[Stored items]
____

[config.mk]
export PLATFORM = sky130hd
export DESIGN_NAME = if_stage
export DESIGN_NICKNAME = d
export VERILOG_FILES = /design/src/rtl/if_stage.sv
export SDC_FILE = /design/constraint.sdc
export NUM_CORES = 1
export LEC_CHECK = 0
export BUFFER_PORTS_ARGS = -buffer_cell sky130_fd_sc_hd__buf_2
export CAP_MARGIN = 15
export CORE_MARGIN = 2
export CORE_UTILIZATION = 45
export CTS_BUF_LIST = sky130_fd_sc_hd__clkbuf_16
export DETAILED_ROUTE_END_ITERATION = 10
export PLACE_DENSITY = 0.68
export SETUP_SLACK_MARGIN = 0.02
export SLEW_MARGIN = 20
export SYNTH_ARGS = -nofsm -noshare
export SYNTH_HDL_FRONTEND = slang
export SYNTH_SLANG_ARGS = --single-unit
export TNS_END_PERCENT = 20
[constraint.sdc]
create_clock -name clk -period 3.5 [get_ports clk]
set_clock_uncertainty 0.05 [all_clocks]
set_input_delay 0.35 -clock clk [delete_from_list [all_inputs] [get_ports clk]]
set_output_delay 0.35 -clock clk [all_outputs]
set_load 0.05 [all_outputs]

____

▸ Task to complete
Please retype the entries above in full, exactly as they stand.

▸ Problem solution
[config.mk]
export PLATFORM = sky130hd
export DESIGN_NAME = if_stage
export DESIGN_NICKNAME = d
export VERILOG_FILES = /design/src/rtl/if_stage.sv
export SDC_FILE = /design/constraint.sdc
export NUM_CORES = 1
export LEC_CHECK = 0
export BUFFER_PORTS_ARGS = -buffer_cell sky130_fd_sc_hd__buf_2
export CAP_MARGIN = 15
export CORE_MARGIN = 2
export CORE_UTILIZATION = 45
export CTS_BUF_LIST = sky130_fd_sc_hd__clkbuf_16
export DETAILED_ROUTE_END_ITERATION = 10
export PLACE_DENSITY = 0.68
export SETUP_SLACK_MARGIN = 0.02
export SLEW_MARGIN = 20
export SYNTH_ARGS = -nofsm -noshare
export SYNTH_HDL_FRONTEND = slang
export SYNTH_SLANG_ARGS = --single-unit
export TNS_END_PERCENT = 20
[constraint.sdc]
create_clock -name clk -period 3.5 [get_ports clk]
set_clock_uncertainty 0.05 [all_clocks]
set_input_delay 0.35 -clock clk [delete_from_list [all_inputs] [get_ports clk]]
set_output_delay 0.35 -clock clk [all_outputs]
set_load 0.05 [all_outputs]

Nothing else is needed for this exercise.